For their mutiny the British punished Idi Amin’s forbearers by rewarding the Asians with the monopoly of retail trade which consisted of buying agricultural produce from local producers and selling imported products from British industries. Nubians were denied access to education. Mission schools accepted only children of converts to Protestantism and Catholicism. Muslim Yusuf Lule, later Vice Chancellor of Makerere University, had been able to attend school by passing as a Christian under the name Y K Lule. When Amin brutalised students on Makerere campus and directed that priority be given to Muslims in student admission, Amin was re-echoing this history of prejudice against his Nubian kin. When Daudi Ocheng, an agric economist and a protestant, on February 4, 1966, moved a motion in parliament which said: This House urge that Government suspend forthwith Colonel Idi Amin of the Uganda Army, Ocheng had no idea what pains and what memories he incited inside Idi Amin. At the time Idi Amin was the second in command of the Uganda Army.

 Asians of Uganda had come from the lowest classes. They could not plant in Uganda the great pillars of Indian civilization. They held on to the Brahmin invention of caste prejudice which protected minority Aryan rule. They could not bring to Uganda Ghandi’s generous spirit of struggle for freedom and honour. Sanskrit and Buddhist traditions of scholarship and learning, the philosophical thought about the subjection of body to mind, which stood as the bedrock of governance in India, found no echo in Uganda.

Carrying varying degrees of colonial favour from the British, two big groups emerged in colonial Uganda wielding varying degrees of influence; Asian trader class and Baganda Chiefs and aristocracy whom colonialism, against the interests of ordinary people, had awarded large tracks of land, known locally as mailo land.

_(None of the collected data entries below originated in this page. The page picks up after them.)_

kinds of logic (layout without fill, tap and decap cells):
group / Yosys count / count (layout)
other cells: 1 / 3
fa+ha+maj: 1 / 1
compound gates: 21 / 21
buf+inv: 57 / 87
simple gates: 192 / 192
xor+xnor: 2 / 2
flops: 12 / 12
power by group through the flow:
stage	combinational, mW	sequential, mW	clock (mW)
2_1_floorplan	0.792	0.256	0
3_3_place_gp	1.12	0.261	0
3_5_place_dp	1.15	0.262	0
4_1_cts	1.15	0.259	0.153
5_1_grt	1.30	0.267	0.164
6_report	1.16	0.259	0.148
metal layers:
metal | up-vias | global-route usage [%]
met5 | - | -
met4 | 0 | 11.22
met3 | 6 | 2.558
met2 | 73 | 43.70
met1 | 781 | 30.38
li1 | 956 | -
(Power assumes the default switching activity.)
$ cat src/rtl/mem_req_arbiter_if.sv
// Memory-controller request port shared by the arbiter (master) and the
// byte-serial memory controller (slave).
interface mem_req_arbiter_if #(
  parameter int ADDR_W = 32,
  parameter int DATA_W = 32
);
  logic              mc_req_valid;
  logic              mc_req_ready;
  logic              mc_req_wr;
  logic [2:0]        mc_req_len;
  logic [ADDR_W-1:0] mc_req_addr;
  logic [DATA_W-1:0] mc_req_wdata;
  logic              mc_done;
  logic [DATA_W-1:0] mc_rdata;

  modport master (
    output mc_req_valid, mc_req_wr, mc_req_len, mc_req_addr, mc_req_wdata,
    input  mc_req_ready, mc_done, mc_rdata
  );

  modport slave (
    input  mc_req_valid, mc_req_wr, mc_req_len, mc_req_addr, mc_req_wdata,
    output mc_req_ready, mc_done, mc_rdata
  );
endinterface

$ cat src/rtl/mem_req_arbiter.sv
// IF / LSB request arbiter and sequencer in front of the memory controller.
// Define MEM_ARB_STARVE_GUARD_EN to enable the IF starvation guard.
module mem_req_arbiter #(
  parameter int ADDR_W     = 32,
  parameter int DATA_W     = 32,
  parameter int STARVE_MAX = 4
) (
  input  logic              clk_in,
  input  logic              rst_in,
  input  logic              rdy_in,

  input  logic              if_req_valid,
  input  logic [ADDR_W-1:0] if_req_addr,
  output logic              if_resp_valid,
  output logic [DATA_W-1:0] if_resp_data,
  input  logic              flush,

  input  logic              lsb_req_valid,
  input  logic              lsb_req_wr,
  input  logic [1:0]        lsb_req_size,
  input  logic [ADDR_W-1:0] lsb_req_addr,
  input  logic [DATA_W-1:0] lsb_req_wdata,
  output logic              lsb_resp_valid,
  output logic [DATA_W-1:0] lsb_resp_data,

  input  logic              io_buffer_full,

  mem_req_arbiter_if.master mc
);

  typedef enum logic [1:0] {S_IDLE, S_ISSUE, S_WAIT, S_RESP} state_t;
  typedef enum logic       {OWN_IF, OWN_LSB}                  owner_t;

  localparam int NBYTES = DATA_W / 8;

  state_t            state, state_n;
  owner_t            owner, owner_n;
  logic              discard_q, discard_n;
  logic              wr_q;
  logic [2:0]        len_q;
  logic [ADDR_W-1:0] addr_q;
  logic [DATA_W-1:0] wdata_q;
  logic [DATA_W-1:0] rdata_q;

  logic              load, capture;
  logic              grant_if, grant_lsb, if_force;
  logic              flush_if, io_block, handshake;
  logic [2:0]        lsb_len;
  logic [DATA_W-1:0] rdata_masked;

  // ---------------------------------------------------------------------------
  // Arbitration
  // ---------------------------------------------------------------------------
  always_comb begin
    case (lsb_req_size)
      2'd0:    lsb_len = 3'd1;
      2'd1:    lsb_len = 3'd2;
      default: lsb_len = 3'd4;
    endcase
  end

  // A fetch seen together with flush belongs to the mispredicted path.
  assign grant_if  = if_req_valid && !flush && (!lsb_req_valid || if_force);
  assign grant_lsb = lsb_req_valid && !grant_if;

`ifdef MEM_ARB_STARVE_GUARD_EN
  logic [2:0] starve_cnt;

  assign if_force = (int'(starve_cnt) >= STARVE_MAX);

  always_ff @(posedge clk_in) begin
    if (!rst_in) begin
      starve_cnt <= 3'd0;
    end else if (rdy_in && state == S_IDLE) begin
      if (grant_if || !if_req_valid) begin
        starve_cnt <= 3'd0;
      end else if (grant_lsb && starve_cnt != 3'd7) begin
        starve_cnt <= starve_cnt + 3'd1;
      end
    end
  end
`else
  // Strict LSB-over-IF priority; the starvation limit has no meaning here.
  logic unused_starve_max;
  assign unused_starve_max = ^STARVE_MAX;
  assign if_force          = 1'b0;
`endif

  // ---------------------------------------------------------------------------
  // Request / response sequencing
  // ---------------------------------------------------------------------------
  assign flush_if  = flush && (owner == OWN_IF);
  assign io_block  = wr_q && (addr_q[17:16] == 2'b11) && io_buffer_full;
  assign handshake = mc.mc_req_valid && mc.mc_req_ready;

  always_comb begin
    // NOTE: every variable gets a default first so no path leaves one unassigned (no latches).
    state_n   = state;
    owner_n   = owner;
    discard_n = discard_q;
    load      = 1'b0;
    capture   = 1'b0;
    case (state)
      S_IDLE: begin
        if (grant_if || grant_lsb) begin
          state_n   = S_ISSUE;
          owner_n   = grant_if ? OWN_IF : OWN_LSB;
          discard_n = 1'b0;
          load      = 1'b1;
        end
      end
      S_ISSUE: begin
        // Once the controller has taken the request it must run to completion.
        if (handshake) begin
          state_n   = S_WAIT;
          discard_n = flush_if;
        end else if (flush_if) begin
          state_n = S_IDLE;
        end
      end
      S_WAIT: begin
        if (flush_if) discard_n = 1'b1;
        if (mc.mc_done) begin
          state_n = S_RESP;
          capture = 1'b1;
        end
      end
      S_RESP:  state_n = S_IDLE;
      default: state_n = S_IDLE;
    endcase
  end

  always_ff @(posedge clk_in) begin
    // NOTE: reset is synchronous (sampled on the clock edge) and state uses non-blocking assignments.
    if (!rst_in) begin
      state     <= S_IDLE;
      owner     <= OWN_IF;
      discard_q <= 1'b0;
    end else if (rdy_in) begin
      state     <= state_n;
      owner     <= owner_n;
      discard_q <= discard_n;
    end
  end

  // ---------------------------------------------------------------------------
  // Request latches and read-data capture
  // ---------------------------------------------------------------------------
  always_comb begin
    rdata_masked = '0;
    for (int i = 0; i < NBYTES; i++) begin
      if (i < int'(len_q)) rdata_masked[i*8 +: 8] = mc.mc_rdata[i*8 +: 8];
    end
  end

  always_ff @(posedge clk_in) begin
    if (!rst_in) begin
      wr_q    <= 1'b0;
      len_q   <= 3'd0;
      addr_q  <= '0;
      wdata_q <= '0;
      rdata_q <= '0;
    end else if (rdy_in) begin
      if (load) begin
        wr_q    <= grant_lsb ? lsb_req_wr    : 1'b0;
        len_q   <= grant_lsb ? lsb_len       : 3'd4;
        addr_q  <= grant_lsb ? lsb_req_addr  : if_req_addr;
        wdata_q <= grant_lsb ? lsb_req_wdata : '0;
      end
      // Stores report zero data.
      if (capture) rdata_q <= wr_q ? '0 : rdata_masked;
    end
  end

  // ---------------------------------------------------------------------------
  // Outputs
  // ---------------------------------------------------------------------------
  assign mc.mc_req_valid = (state == S_ISSUE) && !io_block;
  assign mc.mc_req_wr    = wr_q;
  assign mc.mc_req_len   = len_q;
  assign mc.mc_req_addr  = addr_q;
  assign mc.mc_req_wdata = wdata_q;

  assign if_resp_valid  = (state == S_RESP) && (owner == OWN_IF) && !discard_q;
  assign if_resp_data   = if_resp_valid ? rdata_q : '0;
  assign lsb_resp_valid = (state == S_RESP) && (owner == OWN_LSB);
  assign lsb_resp_data  = lsb_resp_valid ? rdata_q : '0;

endmodule
### src/rtl/branch_hazard_controller.sv
// ID-stage branch hazard sequencer: stall/bubble for operand hazards, wrong-path flush, memory freeze.
// Optional statistics counters are built only when BRANCH_HAZARD_STATS_EN is defined.
module branch_hazard_controller #(
  parameter int EX_ID_FWD     = 1,
  parameter int LOAD_STALL_EX = 2
) (
  input  logic        i_clk,
  input  logic        i_rst_n,
  input  logic        i_id_is_branch,
  input  logic        i_id_uses_rs1,
  input  logic        i_id_uses_rs2,
  input  logic [4:0]  i_id_rs1,
  input  logic [4:0]  i_id_rs2,
  input  logic        i_id_redirect,
  input  logic [4:0]  i_ex_rd,
  input  logic        i_ex_reg_write,
  input  logic        i_ex_mem_read,
  input  logic [4:0]  i_mem_rd,
  input  logic        i_mem_mem_read,
  input  logic        i_dmem_req,
  input  logic        i_dmem_ready,
  output logic        o_pc_hold,
  output logic        o_ifid_hold,
  output logic        o_idex_bubble,
  output logic        o_ifid_flush,
  output logic        o_pipe_freeze,
  output logic [31:0] o_stall_cycles,
  output logic [31:0] o_flush_count
);

  typedef enum logic {
    ST_IDLE  = 1'b0,
    ST_STALL = 1'b1
  } state_e;

  localparam logic [1:0] LP_N_LOAD = 2'(LOAD_STALL_EX);

  state_e     r_state;
  state_e     w_state_nxt;
  logic [1:0] r_cnt;
  logic [1:0] w_cnt_nxt;
  logic [1:0] w_n;
  logic       w_freeze;
  logic       w_match_ex;
  logic       w_match_mem;
  logic       w_hl_ex;
  logic       w_hl_mem;
  logic       w_ha_ex;

  assign w_freeze    = i_dmem_req & ~i_dmem_ready;
  assign w_match_ex  = (i_ex_rd != 5'd0) &
                       (((i_ex_rd == i_id_rs1) & i_id_uses_rs1) |
                        ((i_ex_rd == i_id_rs2) & i_id_uses_rs2));
  assign w_match_mem = (i_mem_rd != 5'd0) &
                       (((i_mem_rd == i_id_rs1) & i_id_uses_rs1) |
                        ((i_mem_rd == i_id_rs2) & i_id_uses_rs2));
  assign w_hl_ex     = i_ex_reg_write & i_ex_mem_read & w_match_ex;
  assign w_hl_mem    = i_mem_mem_read & w_match_mem;
  assign w_ha_ex     = (EX_ID_FWD == 0) & i_ex_reg_write & ~i_ex_mem_read & w_match_ex;

  // Required stall length for the branch currently in ID; only consulted in IDLE.
  always_comb begin
    w_n = 2'd0;
    if (i_id_is_branch) begin
      if (w_hl_ex)                 w_n = LP_N_LOAD;
      else if (w_hl_mem | w_ha_ex) w_n = 2'd1;
    end
  end

  // NOTE: sequential state is updated with non-blocking assignments so every flop samples pre-edge values.
  always_ff @(posedge i_clk or negedge i_rst_n) begin
    if (!i_rst_n) begin
      r_state <= ST_IDLE;
      r_cnt   <= 2'd0;
    end else begin
      r_state <= w_state_nxt;
      r_cnt   <= w_cnt_nxt;
    end
  end

  // NOTE: every combinational output gets a default first so no path can infer a latch.
  always_comb begin
    w_state_nxt = r_state;
    w_cnt_nxt   = r_cnt;
    if (!w_freeze) begin
      unique case (r_state)
        ST_IDLE: begin
          if (w_n > 2'd1) begin
            w_cnt_nxt   = w_n - 2'd1;
            w_state_nxt = ST_STALL;
          end
        end
        ST_STALL: begin
          w_cnt_nxt = r_cnt - 2'd1;
          if (r_cnt == 2'd1) w_state_nxt = ST_IDLE;
        end
        default: w_state_nxt = ST_IDLE;
      endcase
    end
  end

  // Outputs are forced low while reset is asserted; freeze overrides stall and flush.
  always_comb begin
    o_pc_hold     = 1'b0;
    o_ifid_hold   = 1'b0;
    o_idex_bubble = 1'b0;
    o_ifid_flush  = 1'b0;
    o_pipe_freeze = 1'b0;
    if (i_rst_n) begin
      if (w_freeze) begin
        o_pipe_freeze = 1'b1;
        o_pc_hold     = 1'b1;
        o_ifid_hold   = 1'b1;
      end else if (r_state == ST_STALL || w_n != 2'd0) begin
        o_pc_hold     = 1'b1;
        o_ifid_hold   = 1'b1;
        o_idex_bubble = 1'b1;
      end else begin
        o_ifid_flush  = i_id_redirect;
      end
    end
  end

`ifdef BRANCH_HAZARD_STATS_EN
  logic [31:0] r_stall_cycles;
  logic [31:0] r_flush_count;

  always_ff @(posedge i_clk or negedge i_rst_n) begin
    if (!i_rst_n) begin
      r_stall_cycles <= 32'd0;
      r_flush_count  <= 32'd0;
    end else begin
      if (o_pc_hold && r_stall_cycles != 32'hFFFF_FFFF)
        r_stall_cycles <= r_stall_cycles + 32'd1;
      if (o_ifid_flush && r_flush_count != 32'hFFFF_FFFF)
        r_flush_count <= r_flush_count + 32'd1;
    end
  end

  assign o_stall_cycles = r_stall_cycles;
  assign o_flush_count  = r_flush_count;
`else
  assign o_stall_cycles = 32'd0;
  assign o_flush_count  = 32'd0;
`endif

endmodule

 Asians found themselves playing the role of barriers to economic progress of chiefs and landlords. Who could not move capital they made from farming coffee and cotton into commerce and industry. Because colonial law prohibited Africans from owning shops within a radius of ten miles of any area designated as urban. Thus while the powerful Badru Kakungulu and his Baganda mercenaries fought colonial wars around the country on behalf of their British masters, no Baganda merchant or shopkeeper took root in their footsteps of plunder and ravages.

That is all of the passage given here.